Radiation Sensitivity and Proliferative Recovery of Hemopoietic Stem Cells in Weanling as Compared to Adult Mice

Abstract
Effects of radiation on survival and proliferation of stem cells were compared in weanling and adult mice, and the observed differences related to the differences in granulocyte count and 30 -day LD50. Colony-forming units (CFU) of both spleen and femur were more radiosensitive in weanlings. In nonirradiated weanlings the number of CFU in the spleen was greater than in adults, so that after irradiation the numbers were approximately the same in both. Endogenous spleen colony counts were also the same in the 2 age groups given the same radiation dose, although mortality was higher in the weanlings. In the femur there were fewer CFU initially as well as a lower percentage survival, which resulted in the weanlings having less than half as many CFU as adults after irradiation. Granulocytic areas were rare in the recovering spleen but numerous in the femur.

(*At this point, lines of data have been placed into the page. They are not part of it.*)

## src/logic/kgs_pkg.sv

```systemverilog
// constants and carriers for the keyboard glue and security configuration bank

package kgs_pkg;

    // ------------------------------------------------------------
    // logical device numbers and register indices
    // ------------------------------------------------------------
    localparam logic [7:0] LDN_SERIAL_TWO = 8'h05;
    localparam logic [7:0] LDN_KEYBOARD = 8'h07;
    localparam logic [7:0] LDN_RUNTIME = 8'h0A;

    localparam logic [7:0] IDX_SERIAL_TWO_MODE = 8'hF0;
    localparam logic [7:0] IDX_KEYBOARD_GLUE = 8'hF0;
    localparam logic [7:0] IDX_SLOW_CLOCK = 8'hF0;
    localparam logic [7:0] IDX_FLOPPY_MODE = 8'hF1;
    localparam logic [7:0] IDX_KEY_VAULT = 8'hF2;

    // ------------------------------------------------------------
    // field positions
    // ------------------------------------------------------------
    localparam int TX_FLOAT_BIT = 5;
    localparam int GLUE_POLARITY_BIT = 7;
    localparam int GLUE_MOUSE_ISO_BIT = 6;
    localparam int GLUE_KBD_ISO_BIT = 5;
    localparam int GLUE_MOUSE_IRQ_LATCH_SELECT_BIT = 4;
    localparam int GLUE_KEYBOARD_IRQ_LATCH_SELECT_BIT = 3;
    localparam int GLUE_FAST_GATE_BIT = 2;
    localparam int SLOW_ABSENT_BIT = 0;
    localparam int SLOW_KEY_OFF_BIT = 1;
    localparam int SLOW_CLICK_OFF_BIT = 3;
    localparam int VAULT_LOCK_BIT = 0;
    localparam int VAULT_READ_LOCK_BIT = 1;
    localparam int VAULT_WRITE_LOCK_BIT = 2;

    // ------------------------------------------------------------
    // writable and standby-kept masks and reset values
    // ------------------------------------------------------------
    localparam logic [7:0] GLUE_STANDBY_MASK = 8'h60;
    localparam logic [7:0] SLOW_CLOCK_MASK = 8'h0B;
    localparam logic [7:0] FLOPPY_MODE_MASK = 8'h03;
    localparam logic [7:0] KEY_VAULT_MASK = 8'h07;
    localparam logic [7:0] GLUE_RESET = 8'h00;
    localparam logic [7:0] SLOW_CLOCK_RESET = 8'h00;
    localparam logic [7:0] FLOPPY_MODE_RESET = 8'h00;
    localparam logic [7:0] KEY_VAULT_RESET = 8'h04;
    localparam logic [7:0] READ_ZERO = 8'h00;

    // floppy routing modes
    localparam logic [1:0] FLOPPY_NORMAL = 2'h0;
    localparam logic [1:0] FLOPPY_SPLIT = 2'h1;
    localparam logic [1:0] FLOPPY_BOTH_PP = 2'h2;

    // ------------------------------------------------------------
    // carriers
    // ------------------------------------------------------------
    typedef struct packed {
        logic [7:0] ldn;
        logic [7:0] index;
        logic [7:0] wdata;
        logic wr;
        logic rd;
    } kgs_bus_req_t;

    typedef struct packed {
        logic clk;
        logic data;
    } kgs_line_pair_t;

endpackage

```

## src/logic/kgs_config_bank.sv

```systemverilog
// keyboard glue, slow-clock wake and security key configuration bank
//
// The strobed register port was left to the implementer.
`timescale 1ns/10ps

module kgs_config_bank (
    // clock and standby power-on reset
    input wire logic core_clk,
    input wire logic rst,
    // main supply power-on or bus reset, asynchronous level
    input wire logic main_rst_in,
    // register port
    input wire kgs_pkg::kgs_bus_req_t bus_req,
    output logic [7:0] rd_data,
    // mouse and keyboard pins
    input wire kgs_pkg::kgs_line_pair_t mouse_pins,
    input wire kgs_pkg::kgs_line_pair_t keyboard_pins,
    // lines toward the keyboard core and the wake logic
    output kgs_pkg::kgs_line_pair_t core_mouse_lines,
    output kgs_pkg::kgs_line_pair_t core_keyboard_lines,
    output logic wake_mouse_data_line,
    output logic wake_keyboard_data_line,
    // keyboard core interrupts and port-one bit-two
    input wire logic core_mouse_irq,
    input wire logic core_keyboard_irq,
    input wire logic mouse_irq_latch_clear,
    input wire logic keyboard_irq_latch_clear,
    input wire logic core_port_one_bit_two,
    output logic mouse_irq,
    output logic keyboard_irq,
    output logic kbc_port_one_bit_two,
    output logic fast_gate_port_en,
    // slow clock and wake logic control
    output logic slow_clock_absent,
    output logic key_wake_clk_en,
    output logic click_wake_clk_en,
    // floppy routing
    output logic [1:0] floppy_on_parallel_mode,
    output logic drive0_on_parallel_port,
    output logic drive1_on_parallel_port,
    // serial port two
    output logic second_tx_float_force,
    // security key block access
    input wire logic key_rd_en,
    input wire logic [7:0] key_store_rdata,
    output logic [7:0] key_rdata,
    input wire logic key_wr_en,
    output logic key_store_wr_en
);
    import kgs_pkg::*;

    // ------------------------------------------------------------
    // main reset synchroniser
    // ------------------------------------------------------------
    // bus reset comes from the main supply side, so it passes two flops
    // comes up asserted so main-domain bits stay cleared until sync settles
    logic main_rst_meta_reg;
    logic main_rst_sync_reg;

    always_ff @(posedge core_clk or posedge rst) begin
        if (rst) begin
            main_rst_meta_reg <= 1'b1;
            main_rst_sync_reg <= 1'b1;
        end else begin
            main_rst_meta_reg <= main_rst_in;
            main_rst_sync_reg <= main_rst_meta_reg;
        end
    end

    // ------------------------------------------------------------
    // pin synchronisers
    // ------------------------------------------------------------
    logic [3:0] pin_raw;
    logic [3:0] pin_meta_reg;
    logic [3:0] pin_sync_reg;

    assign pin_raw = {mouse_pins.clk, mouse_pins.data, keyboard_pins.clk, keyboard_pins.data};

    // lines idle high, so reset to the released level
    // no false edge toward the core as reset lets go
    always_ff @(posedge core_clk or posedge rst) begin
        if (rst) begin
            pin_meta_reg <= 4'hF;
            pin_sync_reg <= 4'hF;
        end else begin
            pin_meta_reg <= pin_raw;
            pin_sync_reg <= pin_meta_reg;
        end
    end

    // ------------------------------------------------------------
    // register decode
    // ------------------------------------------------------------
    logic hit_tx_mode;
    logic hit_glue;
    logic hit_slow;
    logic hit_floppy;
    logic hit_vault;

    assign hit_tx_mode = (bus_req.ldn == LDN_SERIAL_TWO) && (bus_req.index == IDX_SERIAL_TWO_MODE);
    assign hit_glue = (bus_req.ldn == LDN_KEYBOARD) && (bus_req.index == IDX_KEYBOARD_GLUE);
    assign hit_slow = (bus_req.ldn == LDN_RUNTIME) && (bus_req.index == IDX_SLOW_CLOCK);
    assign hit_floppy = (bus_req.ldn == LDN_RUNTIME) && (bus_req.index == IDX_FLOPPY_MODE);
    assign hit_vault = (bus_req.ldn == LDN_RUNTIME) && (bus_req.index == IDX_KEY_VAULT);

    // ------------------------------------------------------------
    // configuration registers
    // ------------------------------------------------------------
    logic tx_float_reg;
    logic tx_float_next;
    logic [7:0] glue_reg;
    logic [7:0] glue_next;
    logic [7:0] slow_reg;
    logic [7:0] slow_next;
    logic [7:0] floppy_reg;
    logic [7:0] floppy_next;
    logic [7:0] vault_reg;
    logic [7:0] vault_next;

    always_comb begin
        tx_float_next = tx_float_reg;
        glue_next = glue_reg;
        slow_next = slow_reg;
        floppy_next = floppy_reg;
        vault_next = vault_reg;
        if (bus_req.wr && hit_tx_mode) begin
            tx_float_next = bus_req.wdata[TX_FLOAT_BIT];
        end
        if (bus_req.wr && hit_glue) begin
            glue_next = bus_req.wdata;
        end
        if (bus_req.wr && hit_slow) begin
            slow_next = bus_req.wdata & SLOW_CLOCK_MASK;
        end
        // floppy reserved bits dropped on write
        if (bus_req.wr && hit_floppy) begin
            floppy_next = bus_req.wdata & FLOPPY_MODE_MASK;
        end
        // only a reset can reopen a locked control register
        // lock freezes register
        if (bus_req.wr && hit_vault && !vault_reg[VAULT_LOCK_BIT]) begin
            vault_next = bus_req.wdata & KEY_VAULT_MASK;
        end
        // placed last so a reset cycle beats a write in the same cycle
        // main reset spares isolation bits
        if (main_rst_sync_reg) begin
            glue_next = (glue_reg & GLUE_STANDBY_MASK) | (GLUE_RESET & ~GLUE_STANDBY_MASK);
            floppy_next = FLOPPY_MODE_RESET;
            vault_next = KEY_VAULT_RESET;
        end
    end

    // slow-clock register cleared by standby reset only
    always_ff @(posedge core_clk or posedge rst) begin
        if (rst) begin
            tx_float_reg <= 1'b0;
            glue_reg <= GLUE_RESET;
            slow_reg <= SLOW_CLOCK_RESET;
            floppy_reg <= FLOPPY_MODE_RESET;
            vault_reg <= KEY_VAULT_RESET;
        end else begin
            tx_float_reg <= tx_float_next;
            glue_reg <= glue_next;
            slow_reg <= slow_next;
            floppy_reg <= floppy_next;
            vault_reg <= vault_next;
        end
    end

    // ------------------------------------------------------------
    // read data, one cycle after the strobe
    // ------------------------------------------------------------
    // idle and unmapped cycles read zero, so read buses can be or-ed upstream
    logic [7:0] rd_data_reg;
    logic [7:0] rd_data_next;

    always_comb begin
        rd_data_next = READ_ZERO;
        if (bus_req.rd) begin
            if (hit_tx_mode) begin
                rd_data_next[TX_FLOAT_BIT] = tx_float_reg;
            end else if (hit_glue) begin
                rd_data_next = glue_reg;
            end else if (hit_slow) begin
                rd_data_next = slow_reg;
            end else if (hit_floppy) begin
                rd_data_next = floppy_reg;
            end else if (hit_vault) begin
                rd_data_next = vault_reg;
            end
        end
    end

    always_ff @(posedge core_clk or posedge rst) begin
        if (rst) begin
            rd_data_reg <= READ_ZERO;
        end else begin
            rd_data_reg <= rd_data_next;
        end
    end

    assign rd_data = rd_data_reg;

    // ------------------------------------------------------------
    // interrupt latches
    // ------------------------------------------------------------
    logic mouse_latch_reg;
    logic mouse_latch_next;
    logic keyboard_latch_reg;
    logic keyboard_latch_next;
    logic mouse_irq_reg;
    logic mouse_irq_next;
    logic keyboard_irq_reg;
    logic keyboard_irq_next;

    // a request in the clearing cycle keeps the latch set
    // so an edge from the core is never lost to a late software clear
    always_comb begin
        mouse_latch_next = core_mouse_irq | (mouse_latch_reg & ~mouse_irq_latch_clear);
        keyboard_latch_next = core_keyboard_irq | (keyboard_latch_reg & ~keyboard_irq_latch_clear);
        if (glue_reg[GLUE_MOUSE_IRQ_LATCH_SELECT_BIT]) begin
            mouse_irq_next = mouse_latch_next;
        end else begin
            mouse_irq_next = core_mouse_irq & mouse_latch_next;
        end
        if (glue_reg[GLUE_KEYBOARD_IRQ_LATCH_SELECT_BIT]) begin
            keyboard_irq_next = keyboard_latch_next;
        end else begin
            keyboard_irq_next = core_keyboard_irq & keyboard_latch_next;
        end
    end

    always_ff @(posedge core_clk or posedge rst) begin
        if (rst) begin
            mouse_latch_reg <= 1'b0;
            keyboard_latch_reg <= 1'b0;
            mouse_irq_reg <= 1'b0;
            keyboard_irq_reg <= 1'b0;
        end else begin
            mouse_latch_reg <= mouse_latch_next;
            keyboard_latch_reg <= keyboard_latch_next;
            mouse_irq_reg <= mouse_irq_next;
            keyboard_irq_reg <= keyboard_irq_next;
        end
    end

    assign mouse_irq = mouse_irq_reg;
    assign keyboard_irq = keyboard_irq_reg;

    // ------------------------------------------------------------
    // keyboard core glue outputs
    // ------------------------------------------------------------
    kgs_line_pair_t core_mouse_next;
    kgs_line_pair_t core_keyboard_next;
    kgs_line_pair_t core_mouse_reg;
    kgs_line_pair_t core_keyboard_reg;
    logic wake_mouse_reg;
    logic wake_keyboard_reg;
    logic port_bit_reg;
    logic port_bit_next;

    always_comb begin
        if (glue_reg[GLUE_MOUSE_ISO_BIT]) begin
            core_mouse_next = '{clk: 1'b1, data: 1'b1};
        end else begin
            core_mouse_next = '{clk: pin_sync_reg[3], data: pin_sync_reg[2]};
        end
        if (glue_reg[GLUE_KBD_ISO_BIT]) begin
            core_keyboard_next = '{clk: 1'b1, data: 1'b1};
        end else begin
            core_keyboard_next = '{clk: pin_sync_reg[1], data: pin_sync_reg[0]};
        end
        // registered so a polarity change cannot glitch the downstream line
        // polarity of port-one bit-two
        if (glue_reg[GLUE_POLARITY_BIT]) begin
            port_bit_next = core_port_one_bit_two;
        end else begin
            port_bit_next = ~core_port_one_bit_two;
        end
    end

    always_ff @(posedge core_clk or posedge rst) begin
        if (rst) begin
            core_mouse_reg <= '{clk: 1'b1, data: 1'b1};
            core_keyboard_reg <= '{clk: 1'b1, data: 1'b1};
            wake_mouse_reg <= 1'b1;
            wake_keyboard_reg <= 1'b1;
            port_bit_reg <= 1'b1;
        end else begin
            core_mouse_reg <= core_mouse_next;
            core_keyboard_reg <= core_keyboard_next;
            wake_mouse_reg <= pin_sync_reg[2];
            wake_keyboard_reg <= pin_sync_reg[0];
            port_bit_reg <= port_bit_next;
        end
    end

    assign core_mouse_lines = core_mouse_reg;
    assign core_keyboard_lines = core_keyboard_reg;
    assign wake_mouse_data_line = wake_mouse_reg;
    assign wake_keyboard_data_line = wake_keyboard_reg;
    assign kbc_port_one_bit_two = port_bit_reg;
    assign fast_gate_port_en = glue_reg[GLUE_FAST_GATE_BIT];

    // ------------------------------------------------------------
    // slow clock, floppy routing and serial outputs
    // ------------------------------------------------------------
    // absence flag straight from storage
    assign slow_clock_absent = slow_reg[SLOW_ABSENT_BIT];
    // stored bits are offs while the gate wants an enable, hence the inversion
    // enable for key wake clock gate
    assign key_wake_clk_en = ~slow_reg[SLOW_KEY_OFF_BIT];
    // enable for click wake clock gate
    assign click_wake_clk_en = ~slow_reg[SLOW_CLICK_OFF_BIT];
    assign second_tx_float_force = tx_float_reg;

    assign floppy_on_parallel_mode = floppy_reg[1:0];

    // falling back to normal keeps a stray reserved write from moving drives
    // drive routing decode, reserved code acts as normal
    always_comb begin
        case (floppy_reg[1:0])
            FLOPPY_SPLIT: begin
                drive0_on_parallel_port = 1'b0;
                drive1_on_parallel_port = 1'b1;
            end
            FLOPPY_BOTH_PP: begin
                drive0_on_parallel_port = 1'b1;
                drive1_on_parallel_port = 1'b1;
            end
            default: begin
                drive0_on_parallel_port = 1'b0;
                drive1_on_parallel_port = 1'b0;
            end
        endcase
    end

    // ------------------------------------------------------------
    // security key block gating
    // ------------------------------------------------------------
    logic [7:0] key_rdata_reg;
    logic [7:0] key_rdata_next;

    always_comb begin
        key_rdata_next = key_rdata_reg;
        // lock sampled with the request, so a byte read after locking is zero
        // read-lock forces zero
        if (key_rd_en) begin
            key_rdata_next = vault_reg[VAULT_READ_LOCK_BIT] ? READ_ZERO : key_store_rdata;
        end
    end

    always_ff @(posedge core_clk or posedge rst) begin
        if (rst) begin
            key_rdata_reg <= READ_ZERO;
        end else begin
            key_rdata_reg <= key_rdata_next;
        end
    end

    assign key_rdata = key_rdata_reg;
    // combinational so a discarded write never reaches the store for a cycle
    // write-lock discards writes
    assign key_store_wr_en = key_wr_en & ~vault_reg[VAULT_WRITE_LOCK_BIT];

endmodule

```

## config.mk

```make
export PLATFORM = sky130hd
export DESIGN_NAME = kgs_config_bank
export DESIGN_NICKNAME = d
export VERILOG_FILES = /design/src/logic/kgs_pkg.sv /design/src/logic/kgs_config_bank.sv
export SDC_FILE = /design/constraint.sdc
export NUM_CORES = 1
export LEC_CHECK = 0
export BUFFER_PORTS_ARGS = -buffer_cell sky130_fd_sc_hd__buf_2
export CAP_MARGIN = 15
export CORE_MARGIN = 2
export CORE_UTILIZATION = 44
export CTS_CLUSTER_DIAMETER = 40
export DETAILED_ROUTE_END_ITERATION = 16
export GPL_TIMING_DRIVEN = 0
export PLACE_DENSITY = 0.75
export SETUP_SLACK_MARGIN = 0.3
export SLEW_MARGIN = 10
export SYNTH_ARGS = -nofsm -noshare
export SYNTH_HDL_FRONTEND = slang
export SYNTH_SLANG_ARGS = --single-unit
```

## constraint.sdc

```tcl
create_clock -name core_clk -period 1.6 [get_ports core_clk]
set_clock_uncertainty 0.2 [all_clocks]
set_input_delay 0.08 -clock core_clk [delete_from_list [all_inputs] [get_ports core_clk]]
set_output_delay 0.08 -clock core_clk [all_outputs]
set_load 0.005 [all_outputs]
```

Word-level counts from Yosys, hierarchy flattened

Cells that the tools add are included.

Add/sub/neg operators: 0
Multiply operators: 0
Div/mod/pow operators: 0
$lt $le $gt $ge: 0
Equal/unequal tests: 8
Shift-type cells: 0
Muxes and demuxes: 22
Bitwise logic cells: 14
Reduce and logical (&&, ||, !) cells: 17

Operator list:

| kind               | count |
|---|---|
| $mux 8             | 12 |
| $eq 8x8->1 const B | 3 |
| $eq 8x3->1 const B | 2 |
| $logic_and 1x1->1  | 11 |
| $eq 8x4->1 const B | 1 |
| $not 1->1          | 7 |
| $mux 1             | 6 |
| $mux 2             | 3 |
| $reduce_bool 2->1  | 3 |
| $and 1x1->1        | 5 |
| $mux 5             | 1 |
| $eq 2x1->1 const B | 1 |
| $eq 2x2->1 const B | 1 |
| $or 1x1->1         | 2 |
| $reduce_and 2->1   | 1 |
| $reduce_or 2->1    | 1 |
| $logic_not 1->1    | 1 |

Bits in registers: 65
Latch bits: 0
RAM bits: 0
Bits in read-only memories: 0
Input port bits: 48
Output and inout port bits: 35
Logic and storage cells: 84
Memories kept: 0

Logic depth before layout (Yosys ltp)

Gate-level depths: netlist of run 1.

Depth in word-level cells: 8
Mapped depth: 5
Depth with buffers taken out: 4

Least setup slack after synthesis of run 1

OpenSTA, ideal clock, no wires.

Kind: input to register
Start point: in bus_req[23] (netlist name)
End point: reg slow_reg[0]
Arrival: 1.573 ns
Setup slack: -0.298 ns
Cell stages on the path: 5
Path buffers: 1
Cell sequence: or4_4 buf_6 nor3_1 and3_1 mux2_2

Word-level cells in the longest chain between the ends: 3

Ends and longest elaborated chain:

| what                 | RTL line               | text |
|---|---|---|
| start, declared      | kgs_config_bank.sv:13  | `input wire kgs_pkg::kgs_bus_req_t bus_req,` |
| $eq 8x4->1           | kgs_config_bank.sv:102 | `assign hit_slow = (bus_req.ldn == LDN_RUNTIME) && (bus_req.index == IDX_SLOW_CLOCK);` |
| $logic_and 1x1->1    | kgs_config_bank.sv:102 |  |
| $logic_and 1x1->1    | kgs_config_bank.sv:132 | `if (bus_req.wr && hit_slow) begin` |
| end signal, assigned | kgs_config_bank.sv:164 | `slow_reg <= slow_next;` |
| end, declared        | kgs_config_bank.sv:113 | `logic [7:0] slow_reg;` |

Every way passes these cells.
A chain may end at the register's enable or synchronous reset.

Worst setup path in the final report of run 1

Start point: in bus_req[22] (netlist name)
End point: reg rd_data_reg[2], in the netlist rd_data[2]

Word-level cells in the longest chain between the ends: 8
Elaborated cells between the ends (all ways): 14
Those cells by class: eq/ne (3); mux (6); reduce/logical (5)

Ends and longest elaborated chain:

| what                 | RTL line                                                               | text |
|---|---|---|
| $eq 8x4->1           | kgs_config_bank.sv:102, kgs_config_bank.sv:103, kgs_config_bank.sv:104 |  |
| $logic_and 1x1->1    | kgs_config_bank.sv:104                                                 | `assign hit_vault = (bus_req.ldn == LDN_RUNTIME) && (bus_req.index == IDX_KEY_VAULT);` |
| $mux 8               | kgs_config_bank.sv:188                                                 | `end else if (hit_vault) begin` |
| $mux 8               | kgs_config_bank.sv:186                                                 | `end else if (hit_floppy) begin` |
| $mux 8               | kgs_config_bank.sv:184                                                 | `end else if (hit_slow) begin` |
| $mux 8               | kgs_config_bank.sv:182                                                 | `end else if (hit_glue) begin` |
| $mux 5 (*)           | kgs_config_bank.sv:180                                                 | `if (hit_tx_mode) begin` |
| $mux 8 (*)           | kgs_config_bank.sv:179                                                 | `if (bus_req.rd) begin` |
| via rd_data_next[2]  | kgs_config_bank.sv:175                                                 | `logic [7:0] rd_data_next;` |
| end signal, assigned | kgs_config_bank.sv:198                                                 | `rd_data_reg <= rd_data_next;` |
| end, declared        | kgs_config_bank.sv:174                                                 | `logic [7:0] rd_data_reg;` |

The timed path passes the listed nets; every way through them passes the cells marked *.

Thus, the greater damage to bone marrow, rather than to spleen, was probably responsible for the lower postirradiation granulocyte counts in weanlings. There was no difference in the pattern of proliferative recovery of surviving CFU of weanlings and adults. The principal difference in damage affecting survival was therefore in the death of marrow stem cells. Extrapolating from the dose range studied, This would account for approximately half of the difference in 30-day LD50.